Start of Block
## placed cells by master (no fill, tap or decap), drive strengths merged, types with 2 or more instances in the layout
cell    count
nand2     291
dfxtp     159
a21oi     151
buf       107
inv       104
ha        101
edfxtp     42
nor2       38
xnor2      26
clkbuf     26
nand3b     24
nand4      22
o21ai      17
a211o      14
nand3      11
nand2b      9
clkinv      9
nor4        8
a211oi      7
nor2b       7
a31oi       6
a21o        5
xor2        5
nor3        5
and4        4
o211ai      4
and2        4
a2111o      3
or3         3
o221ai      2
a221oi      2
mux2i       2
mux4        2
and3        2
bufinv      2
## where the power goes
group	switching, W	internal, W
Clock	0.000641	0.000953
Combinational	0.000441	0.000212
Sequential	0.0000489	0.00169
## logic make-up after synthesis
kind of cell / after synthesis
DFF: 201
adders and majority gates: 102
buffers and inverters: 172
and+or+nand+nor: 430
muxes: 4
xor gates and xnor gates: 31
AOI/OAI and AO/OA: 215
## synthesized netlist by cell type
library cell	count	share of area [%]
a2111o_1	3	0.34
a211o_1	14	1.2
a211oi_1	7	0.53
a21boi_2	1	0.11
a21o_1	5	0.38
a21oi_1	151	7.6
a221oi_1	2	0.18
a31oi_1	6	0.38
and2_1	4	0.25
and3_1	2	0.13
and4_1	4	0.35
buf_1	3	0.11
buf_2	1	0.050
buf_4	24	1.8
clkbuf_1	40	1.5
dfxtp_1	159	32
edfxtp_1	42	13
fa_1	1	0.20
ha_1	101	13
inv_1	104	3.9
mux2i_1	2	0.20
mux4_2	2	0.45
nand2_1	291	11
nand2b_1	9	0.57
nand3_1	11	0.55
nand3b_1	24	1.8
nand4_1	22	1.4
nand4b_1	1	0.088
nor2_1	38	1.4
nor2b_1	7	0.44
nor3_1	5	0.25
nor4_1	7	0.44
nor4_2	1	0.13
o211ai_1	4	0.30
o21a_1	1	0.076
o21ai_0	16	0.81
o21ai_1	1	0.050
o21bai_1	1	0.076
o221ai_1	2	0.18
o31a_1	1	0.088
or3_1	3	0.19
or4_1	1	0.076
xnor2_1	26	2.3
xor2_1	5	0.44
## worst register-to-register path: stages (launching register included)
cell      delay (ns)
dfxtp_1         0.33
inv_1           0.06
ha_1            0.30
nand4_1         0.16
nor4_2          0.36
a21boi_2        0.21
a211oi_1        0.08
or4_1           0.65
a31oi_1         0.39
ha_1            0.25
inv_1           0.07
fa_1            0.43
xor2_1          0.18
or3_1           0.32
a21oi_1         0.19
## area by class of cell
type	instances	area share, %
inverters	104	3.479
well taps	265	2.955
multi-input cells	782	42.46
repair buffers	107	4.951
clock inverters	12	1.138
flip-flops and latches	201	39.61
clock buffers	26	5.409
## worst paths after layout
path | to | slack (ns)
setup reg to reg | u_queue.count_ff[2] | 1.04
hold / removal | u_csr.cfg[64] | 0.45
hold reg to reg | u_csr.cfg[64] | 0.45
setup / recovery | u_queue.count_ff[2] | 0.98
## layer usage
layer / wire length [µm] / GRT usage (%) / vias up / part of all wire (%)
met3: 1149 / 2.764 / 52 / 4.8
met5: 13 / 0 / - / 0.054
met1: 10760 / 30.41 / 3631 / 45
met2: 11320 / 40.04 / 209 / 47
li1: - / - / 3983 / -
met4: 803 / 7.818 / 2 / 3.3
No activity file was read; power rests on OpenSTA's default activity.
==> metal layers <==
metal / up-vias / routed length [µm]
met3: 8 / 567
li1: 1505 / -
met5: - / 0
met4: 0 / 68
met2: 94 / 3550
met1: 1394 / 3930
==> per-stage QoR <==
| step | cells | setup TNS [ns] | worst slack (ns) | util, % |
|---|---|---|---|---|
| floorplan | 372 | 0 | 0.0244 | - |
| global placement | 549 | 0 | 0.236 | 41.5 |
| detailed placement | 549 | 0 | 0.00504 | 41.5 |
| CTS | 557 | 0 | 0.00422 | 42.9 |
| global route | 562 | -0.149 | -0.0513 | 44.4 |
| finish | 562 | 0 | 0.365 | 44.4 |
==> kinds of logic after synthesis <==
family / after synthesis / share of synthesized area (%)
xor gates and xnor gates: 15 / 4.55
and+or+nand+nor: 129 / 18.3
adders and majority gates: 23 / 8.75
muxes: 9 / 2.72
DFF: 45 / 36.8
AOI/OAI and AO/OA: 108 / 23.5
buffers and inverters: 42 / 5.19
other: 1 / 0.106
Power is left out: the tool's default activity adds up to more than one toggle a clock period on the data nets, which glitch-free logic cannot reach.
### config.mk
export PLATFORM = sky130hd
export DESIGN_NAME = scmd_regs
export DESIGN_NICKNAME = d
export VERILOG_FILES = /design/src/scmd_pkg.sv /design/src/scmd_regs.sv
export SDC_FILE = /design/constraint.sdc
export NUM_CORES = 1
export LEC_CHECK = 0
export ABC_AREA = 1
export ABC_CLOCK_PERIOD_IN_PS = 1700
export BUFFER_PORTS_ARGS = -buffer_cell sky130_fd_sc_hd__buf_2
export CAP_MARGIN = 5
export CORE_MARGIN = 4
export CORE_UTILIZATION = 55
export DETAILED_ROUTE_END_ITERATION = 10
export PLACE_DENSITY = 0.82
export SLEW_MARGIN = 20
export SYNTH_ARGS = -nofsm -noshare
export SYNTH_HDL_FRONTEND = slang
export SYNTH_SLANG_ARGS = --single-unit
### constraint.sdc
create_clock -name clk -period 1.7 [get_ports clk]
set_input_delay 0 -clock clk [delete_from_list [all_inputs] [get_ports clk]]
set_output_delay 0 -clock clk [all_outputs]
set_load 0.005 [all_outputs]
### src/scmd_pkg.sv
// ---------------------------------------------------------------------------
// scmd_pkg: shared types and constants for the stereo chorus
// Payload structs, register indexes, sequencer states, fixed widths.
// ---------------------------------------------------------------------------
package scmd_pkg;

  localparam int SAMPLE_BITS = 24;
  localparam int COEF_BITS   = 24;
  localparam int COEF_FRAC   = COEF_BITS - 2;
  localparam int DELAY_DEPTH = 32768;
  localparam int ADDR_BITS   = $clog2(DELAY_DEPTH);
  localparam int CFG_BITS    = 24;
  localparam int IDX_BITS    = 3;

  typedef enum logic [IDX_BITS-1:0] {
    REG_BASE_DELAY = 3'd0,
    REG_DEPTH      = 3'd1,
    REG_PHASE_STEP = 3'd2,
    REG_WET_MIX    = 3'd3,
    REG_GAIN       = 3'd4,
    REG_FB_ONE     = 3'd5,
    REG_FB_TWO     = 3'd6
  } reg_index_t;

  typedef struct packed {
    logic signed [SAMPLE_BITS-1:0] left_in;
    logic signed [SAMPLE_BITS-1:0] right_in;
  } in_item_t;

  typedef struct packed {
    logic signed [SAMPLE_BITS-1:0] left_out;
    logic signed [SAMPLE_BITS-1:0] right_out;
  } out_item_t;

  typedef struct packed {
    logic [22:0] base_delay;
    logic [20:0] depth_amount;
    logic [23:0] phase_step;
    logic [15:0] wet_mix;
    logic signed [COEF_BITS-1:0] gain;
    logic signed [COEF_BITS-1:0] fb_one;
    logic signed [COEF_BITS-1:0] fb_two;
  } cfg_t;

  typedef enum logic [4:0] {
    ST_CLEAR, ST_IDLE, ST_WRITE, ST_SIN0, ST_SIN1, ST_SIN2, ST_SIN3, ST_SIN4,
    ST_MOD, ST_ADDR, ST_RD1, ST_RD2, ST_INT0, ST_INT1, ST_FB0, ST_FY,
    ST_FA1, ST_FV, ST_MX0, ST_MX1, ST_NEXT, ST_OUT
  } state_t;

  // Sign-saturate a 64 bit value to the sample width.
  function automatic logic signed [SAMPLE_BITS-1:0] sat_sample(logic signed [63:0] v);
    logic signed [63:0] hi;
    logic signed [63:0] lo;
    hi = 64'sd2 ** (SAMPLE_BITS - 1) - 64'sd1;
    lo = -hi - 64'sd1;
    if (v > hi) return hi[SAMPLE_BITS-1:0];
    else if (v < lo) return lo[SAMPLE_BITS-1:0];
    else return v[SAMPLE_BITS-1:0];
  endfunction

  function automatic logic signed [31:0] sat32(logic signed [63:0] v);
    if (v > 64'sd2147483647) return 32'sh7fffffff;
    else if (v < -64'sd2147483648) return 32'sh80000000;
    else return v[31:0];
  endfunction

endpackage

### src/scmd_regs.sv
// ---------------------------------------------------------------------------
// scmd_regs: configuration register file
// Holds the seven control registers; writes beyond the list are dropped.
// ---------------------------------------------------------------------------
module scmd_regs (
  input  logic                          clk,
  input  logic                          rst,
  input  logic                          cfg_we,
  input  logic [scmd_pkg::IDX_BITS-1:0] cfg_index,
  input  logic [scmd_pkg::CFG_BITS-1:0] cfg_data,
  output scmd_pkg::cfg_t                cfg
);
  import scmd_pkg::*;

  always_ff @(posedge clk) begin
    if (rst) begin
      cfg.base_delay   <= 23'd86016;
      cfg.depth_amount <= '0;
      cfg.phase_step   <= 24'd280;
      cfg.wet_mix      <= 16'd16384;
      cfg.gain         <= 24'sd273007;
      cfg.fb_one       <= -24'sd4865393;
      cfg.fb_two       <= 24'sd1763285;
    end else if (cfg_we) begin
      case (reg_index_t'(cfg_index))
        REG_BASE_DELAY: cfg.base_delay   <= cfg_data[22:0];
        REG_DEPTH:      cfg.depth_amount <= cfg_data[20:0];
        REG_PHASE_STEP: cfg.phase_step   <= cfg_data;
        REG_WET_MIX:    cfg.wet_mix      <= cfg_data[15:0];
        REG_GAIN:       cfg.gain         <= cfg_data;
        REG_FB_ONE:     cfg.fb_one       <= cfg_data;
        REG_FB_TWO:     cfg.fb_two       <= cfg_data;
        default: ;
      endcase
    end
  end
endmodule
End of Block
→ **Required action**: Only the number should be given: how many lines of the data contain the word "majority"?

→ **Exercise answer**: 2